WHAT YOU ARE ASKED TO DO. Below are the entries; give again exactly the lines from the one mentioning "-- path summary, 6_finish.rpt" through the one mentioning "(Power assumes the", inclusive.
------ RECORDS SUPPLIED ------
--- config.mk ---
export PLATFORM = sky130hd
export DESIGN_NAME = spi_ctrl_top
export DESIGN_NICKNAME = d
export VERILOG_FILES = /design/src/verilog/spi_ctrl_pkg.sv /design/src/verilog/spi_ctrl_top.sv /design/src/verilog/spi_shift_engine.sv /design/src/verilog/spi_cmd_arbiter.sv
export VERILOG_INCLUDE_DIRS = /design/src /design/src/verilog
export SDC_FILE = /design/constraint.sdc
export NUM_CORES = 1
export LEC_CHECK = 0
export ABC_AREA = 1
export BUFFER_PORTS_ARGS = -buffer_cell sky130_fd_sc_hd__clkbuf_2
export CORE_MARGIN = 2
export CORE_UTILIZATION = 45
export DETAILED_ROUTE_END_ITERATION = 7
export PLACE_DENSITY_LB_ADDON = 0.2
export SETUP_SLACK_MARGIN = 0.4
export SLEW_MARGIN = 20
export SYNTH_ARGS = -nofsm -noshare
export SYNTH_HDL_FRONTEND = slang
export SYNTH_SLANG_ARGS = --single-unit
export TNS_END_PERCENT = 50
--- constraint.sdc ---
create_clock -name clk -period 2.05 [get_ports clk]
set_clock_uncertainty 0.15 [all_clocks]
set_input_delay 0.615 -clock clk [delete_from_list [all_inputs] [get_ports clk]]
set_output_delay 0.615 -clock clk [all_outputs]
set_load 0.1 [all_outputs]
------
------ RECORDS SUPPLIED ------
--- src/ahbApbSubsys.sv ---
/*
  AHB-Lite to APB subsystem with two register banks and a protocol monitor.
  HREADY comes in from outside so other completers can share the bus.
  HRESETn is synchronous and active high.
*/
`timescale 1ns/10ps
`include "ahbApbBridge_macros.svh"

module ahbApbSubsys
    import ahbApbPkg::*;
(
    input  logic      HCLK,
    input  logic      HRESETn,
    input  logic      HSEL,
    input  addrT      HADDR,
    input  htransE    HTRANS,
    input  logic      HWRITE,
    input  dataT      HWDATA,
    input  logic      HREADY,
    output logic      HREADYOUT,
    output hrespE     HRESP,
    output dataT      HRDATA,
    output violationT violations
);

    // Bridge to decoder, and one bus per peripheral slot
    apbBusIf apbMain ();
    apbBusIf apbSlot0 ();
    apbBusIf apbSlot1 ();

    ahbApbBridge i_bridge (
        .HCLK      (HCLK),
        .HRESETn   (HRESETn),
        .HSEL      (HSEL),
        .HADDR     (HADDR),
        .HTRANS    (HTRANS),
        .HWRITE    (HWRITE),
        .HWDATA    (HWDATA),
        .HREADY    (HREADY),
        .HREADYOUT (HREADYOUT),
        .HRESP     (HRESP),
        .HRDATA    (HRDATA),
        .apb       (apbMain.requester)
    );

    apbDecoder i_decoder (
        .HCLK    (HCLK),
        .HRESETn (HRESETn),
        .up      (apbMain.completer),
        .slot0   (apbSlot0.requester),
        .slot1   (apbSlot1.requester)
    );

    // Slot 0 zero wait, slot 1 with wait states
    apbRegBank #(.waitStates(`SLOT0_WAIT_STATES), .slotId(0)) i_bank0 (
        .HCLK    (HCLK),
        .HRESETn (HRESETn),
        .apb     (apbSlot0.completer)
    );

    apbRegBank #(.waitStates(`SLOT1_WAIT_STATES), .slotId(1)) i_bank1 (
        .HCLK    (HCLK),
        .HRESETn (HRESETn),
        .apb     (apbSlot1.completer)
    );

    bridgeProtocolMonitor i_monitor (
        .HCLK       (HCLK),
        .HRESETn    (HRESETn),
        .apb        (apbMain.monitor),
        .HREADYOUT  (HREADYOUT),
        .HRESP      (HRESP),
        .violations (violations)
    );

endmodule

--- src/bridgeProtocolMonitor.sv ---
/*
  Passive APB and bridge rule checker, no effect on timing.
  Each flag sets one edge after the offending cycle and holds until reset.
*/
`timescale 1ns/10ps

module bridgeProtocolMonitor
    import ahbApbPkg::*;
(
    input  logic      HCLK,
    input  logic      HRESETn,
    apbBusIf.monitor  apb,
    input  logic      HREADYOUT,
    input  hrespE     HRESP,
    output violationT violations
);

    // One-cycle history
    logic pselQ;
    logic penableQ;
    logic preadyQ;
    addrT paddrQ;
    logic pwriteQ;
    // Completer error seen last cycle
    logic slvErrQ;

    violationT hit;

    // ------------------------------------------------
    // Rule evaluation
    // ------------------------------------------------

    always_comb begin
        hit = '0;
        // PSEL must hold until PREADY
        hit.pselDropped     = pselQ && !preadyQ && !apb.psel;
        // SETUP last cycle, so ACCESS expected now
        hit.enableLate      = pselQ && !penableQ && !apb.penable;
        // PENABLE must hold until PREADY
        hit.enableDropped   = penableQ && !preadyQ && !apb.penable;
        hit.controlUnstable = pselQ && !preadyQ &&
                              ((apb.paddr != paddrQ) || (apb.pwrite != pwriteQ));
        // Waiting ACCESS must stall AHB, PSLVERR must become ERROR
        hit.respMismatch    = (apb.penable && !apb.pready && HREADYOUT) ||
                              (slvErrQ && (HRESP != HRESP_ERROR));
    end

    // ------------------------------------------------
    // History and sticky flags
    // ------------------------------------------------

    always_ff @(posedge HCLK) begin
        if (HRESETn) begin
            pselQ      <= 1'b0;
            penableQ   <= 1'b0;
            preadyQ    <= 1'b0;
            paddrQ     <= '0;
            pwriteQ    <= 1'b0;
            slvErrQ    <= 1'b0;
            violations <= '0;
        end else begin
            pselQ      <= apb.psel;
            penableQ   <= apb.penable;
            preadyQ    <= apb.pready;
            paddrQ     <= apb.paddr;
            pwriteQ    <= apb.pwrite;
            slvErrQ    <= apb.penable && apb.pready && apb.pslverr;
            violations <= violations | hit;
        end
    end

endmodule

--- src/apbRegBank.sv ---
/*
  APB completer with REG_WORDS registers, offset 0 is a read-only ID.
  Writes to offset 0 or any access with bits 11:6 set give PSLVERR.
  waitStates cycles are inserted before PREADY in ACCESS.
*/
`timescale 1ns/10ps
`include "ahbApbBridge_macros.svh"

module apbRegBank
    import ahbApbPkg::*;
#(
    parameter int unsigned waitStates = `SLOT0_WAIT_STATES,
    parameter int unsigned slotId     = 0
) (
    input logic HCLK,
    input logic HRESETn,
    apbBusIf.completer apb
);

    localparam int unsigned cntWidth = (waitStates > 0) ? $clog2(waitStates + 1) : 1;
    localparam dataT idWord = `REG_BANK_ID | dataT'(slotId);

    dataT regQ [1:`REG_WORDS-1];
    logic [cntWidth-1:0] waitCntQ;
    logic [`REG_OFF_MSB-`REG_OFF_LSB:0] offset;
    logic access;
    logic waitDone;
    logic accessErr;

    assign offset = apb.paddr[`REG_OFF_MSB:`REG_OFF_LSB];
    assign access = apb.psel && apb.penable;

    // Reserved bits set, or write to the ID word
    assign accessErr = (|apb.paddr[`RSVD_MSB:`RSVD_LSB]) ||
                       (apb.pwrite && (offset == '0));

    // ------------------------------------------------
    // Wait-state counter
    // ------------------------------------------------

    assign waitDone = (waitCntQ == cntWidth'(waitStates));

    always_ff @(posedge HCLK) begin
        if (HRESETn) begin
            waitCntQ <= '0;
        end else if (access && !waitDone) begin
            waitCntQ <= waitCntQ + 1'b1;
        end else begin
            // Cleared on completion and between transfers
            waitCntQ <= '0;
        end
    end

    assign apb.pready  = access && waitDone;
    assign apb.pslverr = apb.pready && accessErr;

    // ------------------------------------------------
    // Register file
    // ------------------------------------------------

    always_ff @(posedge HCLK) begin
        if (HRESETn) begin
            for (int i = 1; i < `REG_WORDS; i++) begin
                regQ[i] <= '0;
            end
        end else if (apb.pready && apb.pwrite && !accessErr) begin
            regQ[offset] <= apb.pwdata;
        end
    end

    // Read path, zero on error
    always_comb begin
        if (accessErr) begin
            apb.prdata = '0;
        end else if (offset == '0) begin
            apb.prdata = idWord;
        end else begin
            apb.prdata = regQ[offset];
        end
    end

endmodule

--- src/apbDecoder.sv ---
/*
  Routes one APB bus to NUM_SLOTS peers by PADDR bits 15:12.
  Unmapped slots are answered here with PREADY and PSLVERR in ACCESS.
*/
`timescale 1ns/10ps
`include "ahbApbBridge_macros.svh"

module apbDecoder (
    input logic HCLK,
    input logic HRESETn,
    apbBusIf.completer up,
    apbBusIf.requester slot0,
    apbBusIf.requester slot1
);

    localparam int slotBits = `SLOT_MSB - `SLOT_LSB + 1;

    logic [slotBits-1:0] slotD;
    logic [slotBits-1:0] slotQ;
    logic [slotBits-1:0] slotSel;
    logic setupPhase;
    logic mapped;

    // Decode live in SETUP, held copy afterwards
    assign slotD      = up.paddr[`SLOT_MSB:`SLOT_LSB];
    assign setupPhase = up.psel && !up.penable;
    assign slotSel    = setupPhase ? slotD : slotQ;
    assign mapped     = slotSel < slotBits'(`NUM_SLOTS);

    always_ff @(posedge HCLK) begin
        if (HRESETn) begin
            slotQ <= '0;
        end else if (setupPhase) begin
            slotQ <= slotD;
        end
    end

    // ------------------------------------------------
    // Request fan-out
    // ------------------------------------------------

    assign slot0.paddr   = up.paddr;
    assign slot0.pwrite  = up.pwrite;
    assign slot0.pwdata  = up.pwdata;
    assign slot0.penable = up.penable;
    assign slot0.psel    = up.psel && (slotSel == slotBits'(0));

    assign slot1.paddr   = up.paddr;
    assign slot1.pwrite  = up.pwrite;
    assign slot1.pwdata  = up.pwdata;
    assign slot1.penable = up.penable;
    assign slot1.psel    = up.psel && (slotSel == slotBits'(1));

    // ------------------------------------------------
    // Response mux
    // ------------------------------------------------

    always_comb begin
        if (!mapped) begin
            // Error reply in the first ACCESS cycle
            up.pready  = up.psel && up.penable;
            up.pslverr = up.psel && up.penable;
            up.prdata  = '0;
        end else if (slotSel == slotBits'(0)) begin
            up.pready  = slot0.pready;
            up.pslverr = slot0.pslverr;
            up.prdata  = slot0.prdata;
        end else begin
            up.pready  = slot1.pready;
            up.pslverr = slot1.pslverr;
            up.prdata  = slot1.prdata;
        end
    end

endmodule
------
------ RECORDS SUPPLIED ------
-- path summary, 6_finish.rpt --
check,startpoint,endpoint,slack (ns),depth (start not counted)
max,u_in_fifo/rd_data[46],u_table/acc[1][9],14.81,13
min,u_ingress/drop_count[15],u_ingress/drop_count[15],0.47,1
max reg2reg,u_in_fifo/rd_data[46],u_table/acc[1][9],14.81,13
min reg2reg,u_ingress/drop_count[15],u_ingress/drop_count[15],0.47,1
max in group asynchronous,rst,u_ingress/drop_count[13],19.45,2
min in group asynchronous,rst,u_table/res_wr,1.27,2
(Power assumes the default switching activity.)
------
EXPECTED ANSWER.
-- path summary, 6_finish.rpt --
check,startpoint,endpoint,slack (ns),depth (start not counted)
max,u_in_fifo/rd_data[46],u_table/acc[1][9],14.81,13
min,u_ingress/drop_count[15],u_ingress/drop_count[15],0.47,1
max reg2reg,u_in_fifo/rd_data[46],u_table/acc[1][9],14.81,13
min reg2reg,u_ingress/drop_count[15],u_ingress/drop_count[15],0.47,1
max in group asynchronous,rst,u_ingress/drop_count[13],19.45,2
min in group asynchronous,rst,u_table/res_wr,1.27,2
(Power assumes the default switching activity.)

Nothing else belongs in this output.